When I was child, all I ever wanted was a mini-bike and a BB-gun. What I received was a BMX knock-off bicycle and a large rubber band. I’m not complaining about the bike—I loved that flat black Columbia kinda-looks like a BMX bicycle—but boy did I want that Red Rider BB-Gun. Instead, my Dad would attempt to shift my focus to creating slingshots using various rubber bands he would bring home from work. At first, my slingshots sucked. On multiple occasions, my various slinging contraptions slung the wrong way and whacked me in the face. But, eventually, I figured out how to make one actually work well enough where I could establish a relatively decent range and aim. My target was—well, anything I wanted to hit, which was pretty much anything. (Thinking back on it, it was sage parenting not to give me a BB-gun—I surely would have peppered my brother with it.)
I spent hours practicing—pulling back the rubber band to just right distance, letting go with minimal disturbance so as not to affect my aim and, of course, determining just the right height for the perfect trajectory to hit the target. I literally found myself getting so physically tired from pulling back that slingshot time after time that I got to the point where I had to take break, only to pick it up and try again later on. The reason that I’m telling you this is that achieving a goal is like shooting a slingshot. You put forth a bunch of effort that actually makes you feel like you’re further away from the target (pulling back the sling shot), then you fire it only to find that you’ve fallen short of the target. I rarely overshot a target with slingshot—I always underestimated how far away the target actually was. And, that mindset is what happens to most of us when we start pursuing our goals. Most of the time, we think they are closer than they actually are—how many times have you said, “I’ll lose 10lbs fast!?” It never happens that easily or quickly, at least not for me!
And, then there’s the effort of pulling back that slingshot only to have it hit you in the face or dribble the projectile a few inches in front of you. You may not get hit in the face with your goal-pursuing effort, but it will feel like it when others laugh at you trying to do something new. And, oh by the way, those that are mocking you or, at the very least, discouraging you are the ones who never had the courage to try in the first place. It can be very challenging in the beginning, going backwards in effort before you get the slingshot effect—a leap forward in progress.
In athletic performance training, they call it “breaking through a plateau” where you’ve trained and trained to go faster or lift more or hit further only to find yourself actually going slower or lifting less or hitting shorter. But, after persistent effort (and rest), a moment occurs when the effort becomes easier and your results get better—you’re hitting your targets. You won’t hit them every time, but the first time you hit the target (make progress), you get a boost of energy and the effort doesn’t seem as hard as it once was. Your focus shifts from how hard and tiring your effort was to seeking another opportunity to hit the target.
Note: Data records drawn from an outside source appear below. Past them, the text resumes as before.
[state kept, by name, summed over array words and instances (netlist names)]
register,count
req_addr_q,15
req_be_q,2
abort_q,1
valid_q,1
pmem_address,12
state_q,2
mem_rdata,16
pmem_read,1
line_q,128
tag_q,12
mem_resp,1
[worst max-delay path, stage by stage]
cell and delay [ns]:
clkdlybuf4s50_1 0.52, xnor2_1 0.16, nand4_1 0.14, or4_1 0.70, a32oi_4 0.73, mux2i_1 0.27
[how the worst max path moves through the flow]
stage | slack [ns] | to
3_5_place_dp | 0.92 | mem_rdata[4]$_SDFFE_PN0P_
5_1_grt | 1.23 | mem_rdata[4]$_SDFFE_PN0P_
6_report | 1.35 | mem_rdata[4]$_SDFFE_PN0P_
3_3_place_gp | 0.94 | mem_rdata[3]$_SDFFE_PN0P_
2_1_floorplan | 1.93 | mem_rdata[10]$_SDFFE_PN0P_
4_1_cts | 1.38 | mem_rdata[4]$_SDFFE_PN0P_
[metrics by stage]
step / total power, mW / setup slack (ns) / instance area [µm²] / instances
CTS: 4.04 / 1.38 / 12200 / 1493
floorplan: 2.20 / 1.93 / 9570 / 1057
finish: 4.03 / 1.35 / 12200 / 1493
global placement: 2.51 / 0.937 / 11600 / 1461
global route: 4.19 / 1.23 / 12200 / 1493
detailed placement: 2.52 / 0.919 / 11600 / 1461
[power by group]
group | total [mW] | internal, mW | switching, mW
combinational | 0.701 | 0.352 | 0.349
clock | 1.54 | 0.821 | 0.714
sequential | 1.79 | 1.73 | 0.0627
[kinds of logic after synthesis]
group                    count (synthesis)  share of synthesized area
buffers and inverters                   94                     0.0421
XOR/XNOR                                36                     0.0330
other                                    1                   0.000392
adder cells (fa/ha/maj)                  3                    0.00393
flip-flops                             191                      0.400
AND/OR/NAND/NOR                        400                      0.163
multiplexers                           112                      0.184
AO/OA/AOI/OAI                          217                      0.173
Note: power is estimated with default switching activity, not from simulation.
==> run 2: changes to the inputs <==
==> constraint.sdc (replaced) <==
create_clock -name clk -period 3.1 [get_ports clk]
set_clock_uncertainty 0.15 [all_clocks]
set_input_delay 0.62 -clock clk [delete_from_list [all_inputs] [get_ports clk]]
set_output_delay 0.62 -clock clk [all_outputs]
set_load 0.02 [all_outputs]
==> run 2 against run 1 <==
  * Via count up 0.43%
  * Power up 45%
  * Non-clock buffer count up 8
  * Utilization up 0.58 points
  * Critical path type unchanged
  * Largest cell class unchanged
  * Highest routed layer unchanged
File: config.mk
export PLATFORM = sky130hd
export DESIGN_NAME = hazard_ctrl_unit
export DESIGN_NICKNAME = d
export VERILOG_FILES = /design/src/rtl/hazard_ctrl_unit.sv
export SDC_FILE = /design/constraint.sdc
export NUM_CORES = 1
export LEC_CHECK = 0
export ABC_AREA = 1
export CAP_MARGIN = 40
export CORE_MARGIN = 4
export CORE_UTILIZATION = 30
export CTS_CLUSTER_DIAMETER = 200
export DETAILED_ROUTE_END_ITERATION = 8
export GPL_ROUTABILITY_DRIVEN = 0
export REMOVE_ABC_BUFFERS = 1
export SKIP_LAST_GASP = 1
export SLEW_MARGIN = 0
export SYNTH_ARGS = -nofsm -noshare
export SYNTH_HDL_FRONTEND = slang
export SYNTH_SLANG_ARGS = --single-unit
File: constraint.sdc
create_clock -name clk -period 8.1 [get_ports clk]
set_input_delay 1.62 -clock clk [delete_from_list [all_inputs] [get_ports clk]]
set_output_delay 1.62 -clock clk [all_outputs]
set_load 0.01 [all_outputs]
**src/rtl/uart_rx_cfg.sv**
```systemverilog
// Configurable UART receiver: 5..9 data bits, optional parity, 1/2 stop bits,
// OVERSAMPLE ticks per bit, with a valid/ack hold register and error flags.
module uart_rx_cfg #(
  parameter int DATA_BITS  = 8,
  parameter int OVERSAMPLE = 16,
  parameter int PARITY_EN  = 0,
  parameter int PARITY_ODD = 0,
  parameter int STOP_BITS  = 1
) (
  input  logic                 clk,
  input  logic                 reset,
  input  logic                 serial_in,
  input  logic                 tick_os,
  input  logic                 rx_ack,
  output logic [DATA_BITS-1:0] data_out,
  output logic                 rx_valid,
  output logic                 data_ready_pulse,
  output logic                 error_frame,
  output logic                 error_parity,
  output logic                 error_break,
  output logic                 error_overrun
);
  localparam int TW = $clog2(OVERSAMPLE);
  localparam int BW = $clog2(DATA_BITS + 1);
  localparam logic [TW-1:0] HALF_T = TW'(OVERSAMPLE / 2 - 1);
  localparam logic [TW-1:0] FULL_T = TW'(OVERSAMPLE - 1);
  localparam logic [BW-1:0] LAST_B = BW'(DATA_BITS - 1);
  localparam logic          LAST_S = 1'(STOP_BITS - 1);
  localparam logic          PEN    = (PARITY_EN != 0);
  localparam logic          PODD   = (PARITY_ODD != 0);

  typedef enum logic [2:0] {IDLE, START, DATA, PARITY, STOP, DONE} state_t;

  state_t                 state_q;
  logic                   r1_q, r2_q;
  logic [TW-1:0]          tick_q;
  logic [BW-1:0]          bit_q;
  logic                   stop_q, stop_bad_q, par_q;
  logic [DATA_BITS-1:0]   shift_q, data_q;
  logic                   valid_q, pulse_q, fe_q, pe_q, be_q, oe_q;
  logic                   fall_d;

  assign fall_d = ~r1_q & r2_q;

  always_ff @(posedge clk or posedge reset) begin
    if (reset) begin
      r1_q <= 1'b1;
      r2_q <= 1'b1;
    end else begin
      r1_q <= serial_in;
      r2_q <= r1_q;
    end
  end

  always_ff @(posedge clk or posedge reset) begin
    if (reset) begin
      state_q    <= IDLE;
      tick_q     <= '0;
      bit_q      <= '0;
      stop_q     <= 1'b0;
      stop_bad_q <= 1'b0;
      par_q      <= 1'b0;
      shift_q    <= '0;
      data_q     <= '0;
      valid_q    <= 1'b0;
      pulse_q    <= 1'b0;
      fe_q       <= 1'b0;
      pe_q       <= 1'b0;
      be_q       <= 1'b0;
      oe_q       <= 1'b0;
    end else begin
      pulse_q <= 1'b0;
      // A reload in DONE below overrides this clear of rx_valid.
      if (rx_ack && valid_q) begin
        valid_q <= 1'b0;
        oe_q    <= 1'b0;
      end
      case (state_q)
        IDLE: if (fall_d) begin
          state_q <= START;
          tick_q  <= '0;
        end
        START: if (tick_os) begin
          if (tick_q == HALF_T) begin
            tick_q <= '0;
            if (!r2_q) begin
              state_q    <= DATA;
              bit_q      <= '0;
              stop_bad_q <= 1'b0;
              fe_q       <= 1'b0;
              pe_q       <= 1'b0;
              be_q       <= 1'b0;
            end else begin
              state_q <= IDLE;
            end
          end else tick_q <= tick_q + 1'b1;
        end
        DATA: if (tick_os) begin
          if (tick_q == FULL_T) begin
            tick_q  <= '0;
            shift_q <= {r2_q, shift_q[DATA_BITS-1:1]};
            if (bit_q == LAST_B) begin
              state_q <= PEN ? PARITY : STOP;
              stop_q  <= 1'b0;
            end else bit_q <= bit_q + 1'b1;
          end else tick_q <= tick_q + 1'b1;
        end
        PARITY: if (tick_os) begin
          if (tick_q == FULL_T) begin
            tick_q  <= '0;
            par_q   <= r2_q;
            state_q <= STOP;
          end else tick_q <= tick_q + 1'b1;
        end
        STOP: if (tick_os) begin
          if (tick_q == FULL_T) begin
            tick_q <= '0;
            if (!r2_q) stop_bad_q <= 1'b1;
            if (stop_q == LAST_S) state_q <= DONE;
            else stop_q <= 1'b1;
          end else tick_q <= tick_q + 1'b1;
        end
        DONE: begin
          state_q <= IDLE;
          pulse_q <= 1'b1;
          fe_q    <= stop_bad_q;
          be_q    <= stop_bad_q && (shift_q == '0) && (!PEN || !par_q);
          pe_q    <= PEN && ((^{shift_q, par_q}) != PODD);
          if (!stop_bad_q) begin
            if (!valid_q || rx_ack) begin
              data_q  <= shift_q;
              valid_q <= 1'b1;
            end else oe_q <= 1'b1;
          end
        end
        default: state_q <= IDLE;
      endcase
    end
  end

  assign data_out         = data_q;
  assign rx_valid         = valid_q;
  assign data_ready_pulse = pulse_q;
  assign error_frame      = fe_q;
  assign error_parity     = pe_q;
  assign error_break      = be_q;
  assign error_overrun    = oe_q;
endmodule

```
**config.mk**
```make
export PLATFORM = sky130hd
export DESIGN_NAME = uart_rx_cfg
export DESIGN_NICKNAME = d
export VERILOG_FILES = /design/src/rtl/uart_rx_cfg.sv
export SDC_FILE = /design/constraint.sdc
export NUM_CORES = 1
export LEC_CHECK = 0
export BUFFER_PORTS_ARGS = -buffer_cell sky130_fd_sc_hd__buf_2
export CAP_MARGIN = 10
export CORE_MARGIN = 1.5
export CORE_UTILIZATION = 57
export CTS_BUF_LIST = sky130_fd_sc_hd__clkbuf_4 sky130_fd_sc_hd__clkbuf_8 sky130_fd_sc_hd__clkbuf_16
export DETAILED_ROUTE_END_ITERATION = 8
export PLACE_DENSITY_LB_ADDON = 0.1
export SLEW_MARGIN = 20
export SYNTH_ARGS = -nofsm -noshare
export SYNTH_HDL_FRONTEND = slang
export SYNTH_SLANG_ARGS = --single-unit
```
**constraint.sdc**
```tcl
create_clock -name clk -period 1.85 [get_ports clk]
set_clock_uncertainty 0.05 [all_clocks]
set_input_delay 0.2775 -clock clk [delete_from_list [all_inputs] [get_ports clk]]
set_output_delay 0.2775 -clock clk [all_outputs]
set_load 0.03 [all_outputs]
```
==> reports/results.tsv, run 1 <==
metric	value	unit
outcome	complete, but fails checks	
violations	DRC	
crit_family	simple AND/OR/NAND/NOR gates	
io_buffer_count	17	
leakagePower	0.9809	nW
ys_warn_count	0	
start_util	61.15	%
grt_overflow	0	
slowest_delay	0.60	ns
post_drt_wl_per_cell	15.50	um
num_antenna_cells	0	
grt_usage	22.31	%
clk_latency	0.34	ns
cts_tree	built	
synth_nets	159	
place_congestion	0.9056	
avgSynthCellArea	11.29	um2
period_share	92.90	%
syn_to_final_growth	17.36	%
path_class	flop to flop	
ys_seq_elements	35	
hpwl	2.504	mm
worstSetupEndpointType	flop	
critPathRequiredTime	2.04	ns
routed_wl	3.379	mm
die_area	3348	um2
max-vdd-ir-drop	527.2	uV
vias	1288	
power_density	909.5	nW/um2
cts_made_buffers	5	
drtAntennaViolNets	0	
total_power	1.831	mW
grt_max_degree	36	
root_buffer	clkbuf_4	
die_height	57.86	um
grt_pass1_wl	5.651	mm
clock.fmax	0.5819	GHz
synthCells	152	
cp-start-kind	flop	
post-cts-setup-buffers	0	
cp_max_fo	14	
die_x	57.86	um
drtPass1Iterations	8	
layout-drive-gt1-share	35.29	%
io_pins	19	
setup_viol	0	
drc	3	
clockBufferDepth	2	
arrival	1.91	ns
netlist_area	1715	um2
cts-htree-levels	2	
initialDrtViolationCount	75	
hold_viol	0	
rsz0062_at_grt	no	
cts_sinks	35	
nets	193	
regToRegSetupSlack	0.13	ns
async_flop_share	100.0	%
tns	0	ns
first_global_vias	1254	
ys_seq_area_share	51.20	%
min_period	1.719	ns
final-max-slew-violation-count	0	
vias_per_cell	5.908	
path_buf_inv	0	
synth_cell_types	48	
crit_chain	or4b_4 -> a21oi_4 -> o2bb2ai_1 -> a32o_1	
antenna_found_initial	0	
hold_class	primary input to flop	
coreArea	2805	um2
synth-edff-count	0	
rows	19	
ys.flop_type	dfrtp_1	
crit_slowest_cell	or4b_4	
drv_cap	0	
clkTransAtPathRegs	0.11	ns
-- sequential cells by signal, indices dropped and copies added, names as in the netlist, 3 cells and up --
register and cells:
data_out 8, shift_q 8, bit_q 4, tick_q 4
state_q 3
-- layout by cell type, fill, tap and decap left out, drive strengths merged, types with 2 or more instances in the layout --
cell | Yosys | routed
o21ai | 7 | 7
or2 | 2 | 2
nand3b | 4 | 4
o2bb2ai | 2 | 2
mux2 | 16 | 16
o211ai | 2 | 2
o21bai | 2 | 2
nand2 | 9 | 9
nand3 | 3 | 3
a22o | 3 | 3
buf | 6 | 32
nand2b | 4 | 4
ha | 2 | 2
nor4 | 4 | 4
dfstp | 2 | 2
o22ai | 4 | 4
a21o | 2 | 2
nor2 | 7 | 7
nand4b | 3 | 3
dlygate4sd3 | 0 | 2
a21oi | 5 | 5
dfrtp | 33 | 33
inv | 9 | 9
clkbuf | 1 | 7
-- metrics by stage --
stage	area [um2]	std cells	setup WS (ns)	hold slack [ns]	utilization (%)
detailed placement	1919	208	0.1214	0.3168	68.42
global placement	1919	208	0.1678	0.3228	68.42
floorplan	1715	152	0.1814	0.2320	-
finish	2013	218	0.1314	0.06373	71.77
global route	2013	218	0.003362	0.04232	71.77
CTS	2012	218	0.1017	0.05096	71.72
-- routing by layer --
layer | GRT usage, % | vias up | share of wire (%)
met3 | 6.027 | 7 | 3.2
met5 | 0 | - | 0
met2 | 35.55 | 26 | 49
met4 | 8.306 | 0 | 1.9
li1 | - | 621 | -
met1 | 29.38 | 634 | 46
-- cells in the mapped netlist, types with 2 or more instances --
library cell | instances | share of area (%)
or2_2 | 2 | 0.73
a22o_1 | 3 | 1.5
nand3_1 | 3 | 0.88
o21bai_1 | 2 | 0.88
o22ai_1 | 4 | 1.5
o2bb2ai_1 | 2 | 1.0
buf_4 | 2 | 0.88
dfrtp_1 | 33 | 48
mux2_2 | 16 | 11
o211ai_1 | 2 | 0.88
nand2b_1 | 4 | 1.5
a21oi_1 | 4 | 1.2
nor2_1 | 7 | 1.5
nand4b_1 | 3 | 1.5
o21ai_1 | 2 | 0.58
o21ai_0 | 5 | 1.5
buf_2 | 3 | 0.88
nor4_1 | 3 | 1.1
a21o_1 | 2 | 0.88
nand3b_1 | 4 | 1.8
inv_1 | 9 | 2.0
dfstp_2 | 2 | 3.1
ha_1 | 2 | 1.5
nand2_1 | 9 | 2.0
-- cell type report --
type	count	area (um2)
timing repair buffer	34	230.2
clock buffer	7	65.06
inverter	9	33.78
fill	204	792.0
multi-input combinational	101	758.2
tap	31	38.79
clock inverter	1	7.507
sequential	35	879.6
-- worst register-to-register path: stages (launching register included) --
cell	delay, ns
dfrtp_1	0.51
or4b_4	0.60
a21oi_4	0.18
o2bb2ai_1	0.09
a32o_1	0.19
-- worst paths after layout --
check | start | end | cells after the start
setup reg to reg | state_q[1]$_DFFE_PP0P_ | tick_q[2]$_DFFE_PP0P_ | 4
max in group asynchronous | reset | r2_q$_DFF_PP1_ | 4
hold / removal | rx_ack | error_overrun$_DFF_PP0_ | 2
setup / recovery | state_q[1]$_DFFE_PP0P_ | tick_q[2]$_DFFE_PP0P_ | 4
min in group asynchronous | reset | rx_valid$_DFF_PP0_ | 4
hold reg to reg | r1_q$_DFF_PP1_ | r2_q$_DFF_PP1_ | 0
-- what timing repair did --
action                                  CTS  global route
hold endpoints to repair                 34             0
hold buffers                              2             0
resized for setup                         0             1
endpoints found under the setup margin    0             4
-- report_power, final --
group / leakage, nW / internal [mW] / switching [mW]
logic: 0.493 / 0.217 / 0.243
clock network: 0.0375 / 0.222 / 0.248
registers: 0.450 / 0.832 / 0.0690
total: 0.981 / 1.27 / 0.560
-- cells by family (layout without fill, tap and decap cells) --
| kind of cell | after synthesis | count (layout) | synth area share (%) |
|---|---|---|---|
| AO/OA/AOI/OAI | 36 | 36 | 15.17 |
| XOR/XNOR | 1 | 1 | 0.5107 |
| adder cells (fa/ha/maj) | 2 | 2 | 1.459 |
| buffers and inverters | 16 | 51 | 4.594 |
| flip-flops | 35 | 35 | 51.20 |
| multiplexers | 17 | 17 | 11.09 |
| other | 1 | 1 | 0.2186 |
| AND/OR/NAND/NOR | 44 | 44 | 15.75 |
No activity file was read; power rests on OpenSTA's default activity.
==> run 2: changes to the inputs <==
--- a/config.mk
+++ b/config.mk
@@ -9,2 +9,3 @@
 export CAP_MARGIN = 10
+export CORE_ASPECT_RATIO = 0.75
 export CORE_MARGIN = 1.5
@@ -13,2 +14,3 @@
 export DETAILED_ROUTE_END_ITERATION = 8
+export MAX_ROUTING_LAYER = met4
 export PLACE_DENSITY_LB_ADDON = 0.1
==> constraint.sdc (replaced) <==
create_clock -name clk -period 1.85 [get_ports clk]
set_clock_uncertainty 0.05 [all_clocks]
set_input_delay 0.555 -clock clk [delete_from_list [all_inputs] [get_ports clk]]
set_output_delay 0.555 -clock clk [all_outputs]
set_load 0.03 [all_outputs]
==> run 2 against run 1 <==
Net effect:
- the flow now finishes without violations
- hold slack gained 0.24 ns
- clock power grew 14%
- non-clock buffer count shrank 6
- via count grew 0.39%
- clock-buffer cell count shrank 1
- cell area shrank 1.3%
- first-iteration DRC count shrank 2.7%
- largest power group unchanged
==> reports/results.tsv, run 2 (synthesis results as in run 1) <==
metric	value	unit
outcome	completed	
min_period	1.756	ns
io_pins	19	
cts_sinks	35	
power_density	941.4	nW/um2
post_drt_wl_per_cell	14.86	um
grt_overflow	0	
cts-htree-levels	2	
drtPass1Iterations	4	
syn_to_final_growth	15.83	%
nets	187	
ctsHoldBuffers	0	
holdWs	0.2994	ns
grt_usage	22.80	%
clockBufferDepth	2	
setup_viol	0	
post_cts_resized	0	
grt_max_degree	36	
vias_per_cell	5.931	
worstSetupEndpointType	flop	
cts_made_buffers	5	
die_height	50.51	um
grt_pass1_wl	5.451	mm
layout_common_cells	32 x dfrtp_1, 17 x buf_2, 16 x mux2_2	
arrival	1.87	ns
rows	17	
start_util	59.30	%
io_buffer_count	17	
antenna_found_initial	0	
gr-usage-met3	6.502	%
hold_class	primary input to async pin	
root_buffer	clkbuf_8	
initialDrtViolationCount	73	
cp_max_fo	12	
drtAntennaViolNets	0	
hpwl	2.394	mm
rsz0062_at_grt	no	
coreArea	2893	um2
place_congestion	0.9445	
grt-busiest-layer	met1	
tns	0	ns
period_share	94.92	%
hold_viol	0	
num_antenna_cells	0	
layout-drive-gt1-share	33.89	%
final_common_cell	dfrtp_1	
final-max-slew-violation-count	0	
leakagePower	0.9632	nW
first_global_vias	1155	
die_x	66.35	um
cts_tree	built	
grt_use_met2	29.67	%
critPathRequiredTime	1.96	ns
vias	1293	
clk_latency	0.28	ns
max-vdd-ir-drop	602.4	uV
path_class	flop to flop	
die_area	3351	um2
drc	0	
use_met1	34.53	%
clkTransAtPathRegs	0.07	ns
routed_wl	3.240	mm
cp-start-kind	flop	
clock.fmax	0.5695	GHz
post-cts-setup-buffers	0	
drv_cap	0	
fill_cells	224	
[run 2: path summary, 6_finish.rpt]
kind                                      endpoint              startpoint  slack [ns]  cells past startpoint
min in group clk                    r2_q$_DFF_PP1_          r1_q$_DFF_PP1_        0.32                      0
setup / recovery             tick_q[2]$_DFFE_PP0P_  state_q[1]$_DFFE_PP0P_        0.09                      4
hold / removal             error_break$_DFFE_PP0P_                   reset        0.30                      3
max in group asynchronous           r2_q$_DFF_PP1_                   reset        1.10                      3
setup reg to reg             tick_q[2]$_DFFE_PP0P_  state_q[1]$_DFFE_PP0P_        0.09                      4
hold reg to reg                     r2_q$_DFF_PP1_          r1_q$_DFF_PP1_        0.32                      0
[run 2: per-layer routing]
layer / routed length, um / vias to the layer above
met5: 0 / -
met4: 29 / 0
met3: 185 / 6
met2: 1388 / 42
met1: 1636 / 634
li1: - / 611
[run 2: area by class of cell]
type / instances / area, um2 / area share [%]
flip-flops and latches: 35 / 879.6 / 44.27
multi-input cells: 101 / 758.2 / 38.16
repair buffers: 28 / 180.2 / 9.068
clock buffers: 6 / 82.58 / 4.156
well taps: 38 / 47.55 / 2.393
inverters: 9 / 33.78 / 1.700
clock inverters: 1 / 5.005 / 0.2519
[run 2: where the power goes]
group	switching [mW]	internal, mW
combinational	0.211	0.192
sequential	0.0981	0.834
clock	0.244	0.291
total	0.553	1.32
[run 2: worst max-delay path, stage by stage (launching register included)]
cell and delay, ns:
dfrtp_1 0.50, or4b_4 0.61, a21oi_4 0.19, o2bb2ai_1 0.10, a32o_1 0.21
[run 2: through the flow]
| step | area (um2) | util [%] | power [mW] | instances | setup WS, ns |
|---|---|---|---|---|---|
| after floorplan | 1715 | - | 1.220 | 152 | 0.1814 |
| after global placement | 1898 | 65.61 | 1.321 | 211 | 0.1027 |
| after detailed placement | 1898 | 65.61 | 1.348 | 211 | 0.06049 |
| final | 1987 | 68.69 | 1.871 | 218 | 0.09403 |
| after global routing | 1987 | 68.69 | 1.982 | 218 | 0.01251 |
| after CTS | 1986 | 68.64 | 1.883 | 218 | 0.08782 |
==> run 3: changes to the inputs <==
- ABC_AREA: default -> 1
==> run 3 against run 2 <==
Net effect:
- combinational power rose to 2.6 times the previous value
- clock-buffer cell count rose by 1
- power rose by 41%
- critical path depth rose by 5
- global-route usage rose by 0.60 points
- sequential share of layout area rose by 1.3 points
- first-iteration DRC count rose by 5.5%
- worst setup slack improved by 0.026 ns
- utilization fell by 2.6 points
- synthesized area rose by 0.58%
- critical path type unchanged
- largest cell class unchanged
==> reports/results.tsv, run 3 <==
metric	value	unit
multi_input_area	700.7	um2
synth_top_area_share	47.86	%
crit_slowest_cell	dfrtp_1	
drv_cap	0	
layout-drive-gt1-share	15.83	%
root_buffer	clkbuf_8	
grt_pass1_wl	5.761	mm
crit_chain	ha_1 -> nand2_1 -> nor2_2 -> inv_1 -> nand2_1 -> nand2_1 -> nor2_1 -> nand3_1 -> nand2_1	
drc	0	
synth_nets	225	
vias	1419	
rows	17	
synth_cell_types	27	
arrival	1.89	ns
reg2regPathDepth	9	
post_drt_wl_per_cell	11.75	um
ys_top_cells_by_area	dfrtp_1 48%, nand2_1 15%, inv_1 6.3%	
path_class	flop to flop	
io_buffer_count	17	
grt_usage	23.40	%
initialDrtViolationCount	77	
synth-edff-count	0	
die_area	3369	um2
synth_commonest_cells	67 x nand2_1, 33 x dfrtp_1, 29 x inv_1, 19 x nor2_1, 16 x o21ai_0	
hpwl	2.485	mm
tns	0	ns
min_period	1.730	ns
io_pins	19	
die_x	66.53	um
power_density	1369	nW/um2
cts_made_buffers	5	
hold_class	primary input to async pin	
fill_cells	256	
synthCells	218	
ys_seq_elements	35	
ys_warn_count	0	
place_congestion	0.8313	
antenna_found_initial	0	
hold_viol	0	
drtAntennaViolNets	0	
post-cts-setup-buffers	0	
cts_tree	built	
clkTransAtPathRegs	0.07	ns
routed_wl	3.267	mm
avgSynthCellArea	7.915	um2
final_common_cell	nand2_1	
dp.cells	270	
outcome	completed	
slowest_delay	0.42	ns
nets	246	
rsz0062_at_grt	no	
cp-start-kind	flop	
netlist_area	1725	um2
yosysMostFrequentCell	nand2_1	
leakagePower	1.026	nW
ys.flop_type	dfrtp_1	
ys_seq_area_share	50.91	%
setup_viol	0	
start_util	59.21	%
grt_max_degree	36	
first_global_vias	1354	
final-max-slew-violation-count	0	
critPathRequiredTime	2.01	ns
critPathLaunch	tick_q[0]$_DFFE_PP0P_	
rr_startpoint	tick_q[0]$_DFFE_PP0P_	
coreArea	2914	um2
crit_top_cell	nand2_1	
max-vdd-ir-drop	816.9	uV
cts-htree-levels	2	
vias_per_cell	5.104	
cts_sinks	35	
fin_cells	278	
worstSetupEndpointType	flop	
syn_to_final_growth	11.60	%
clk_latency	0.28	ns
die_height	50.65	um
layout_common_cells	67 x nand2_1, 33 x dfrtp_1, 29 x inv_1	
drtPass1Iterations	4	
ff_latch_area	878.3	um2
async_flop_share	100.0	%
num_antenna_cells	0	
synth_top_cell_by_area	dfrtp_1	
clockBufferDepth	2	
cp_max_fo	5	
clock.fmax	0.5780	GHz
grt_overflow	0	
period_share	93.52	%
total_power	2.636	mW
-- run 3: final cells by class --
type / count / share of cell area [%]
clock buffer: 7 / 4.353
clock inverter: 1 / 0.2599
inverter: 31 / 6.108
multi-input combinational: 148 / 36.39
sequential: 35 / 45.61
tap: 38 / 2.469
timing repair buffer: 18 / 4.808
-- run 3: logic make-up (layout without fill, tap and decap cells) --
| kind of cell | count (synthesis) | count (layout) | synth area share [%] |
|---|---|---|---|
| flops | 35 | 35 | 50.91 |
| buf+inv | 35 | 57 | 8.628 |
| xor+xnor | 3 | 3 | 1.523 |
| compound gates | 29 | 29 | 9.427 |
| simple gates | 113 | 113 | 27.85 |
| other cells | 1 | 1 | 0.2173 |
| fa+ha+maj | 2 | 2 | 1.450 |
-- run 3: repair_timing --
action | CTS | global route
resized for setup | 0 | 1
hold buffers | 0 | 0
setup endpoints to repair | 0 | 5
-- run 3: metal layers --
| layer | wire (um) | GRT usage, % | up-vias |
|---|---|---|---|
| met2 | 1449 | 34.50 | 42 |
| met5 | 0 | - | - |
| met4 | 8 | 6.463 | 0 |
| li1 | - | - | 728 |
| met3 | 167 | 6.054 | 2 |
| met1 | 1641 | 32.22 | 647 |
-- run 3: through the flow --
stage	setup WS, ns	area [um2]	util [%]	hold slack (ns)
3_3_place_gp	0.1608	1834	62.95	0.3142
3_5_place_dp	0.1274	1834	62.95	0.3137
5_1_grt	0.02295	1926	66.08	0.2994
4_1_cts	0.09344	1923	65.99	0.3099
6_report	0.1199	1926	66.08	0.3141
2_1_floorplan	0.3733	1725	-	0.3041
-- run 3: where the power goes --
| part | total (mW) | switching, mW | internal [mW] |
|---|---|---|---|
| combinational | 1.05 | 0.750 | 0.301 |
| clock | 0.543 | 0.250 | 0.293 |
| sequential | 1.04 | 0.138 | 0.903 |
| total | 2.64 | 1.14 | 1.50 |
-- run 3: path summary, 6_finish.rpt --
path                                           to  slack, ns
setup reg to reg             bit_q[0]$_DFFE_PP0P_       0.12
setup / recovery             bit_q[0]$_DFFE_PP0P_       0.12
hold / removal             state_q[1]$_DFFE_PP0P_       0.31
min in group clk                   r1_q$_DFF_PP1_       0.32
max in group asynchronous          r2_q$_DFF_PP1_       1.11
hold reg to reg                    r2_q$_DFF_PP1_       0.32
-- run 3: worst max-delay path: cells and delay by family, from the launching register on --
family / cells / cell delay [ns]
adder cells (fa/ha/maj): 1 / 0.28
buffers and inverters: 1 / 0.10
flip-flops: 1 / 0.42
AND/OR/NAND/NOR: 7 / 0.81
The point is achieving great goals requires going backwards before you go forwards—just like shooting a slingshot. You’ll have lots of misses, and some of them very well might even backfire on you. But, you’ll keep taking shots, and you’ll keep pulling back to take a shot forward, because the goal is worth it—because life is short, and you want to make the most of it. And, the way you make the most of it is by going All-in every day with your focus of Moving forward.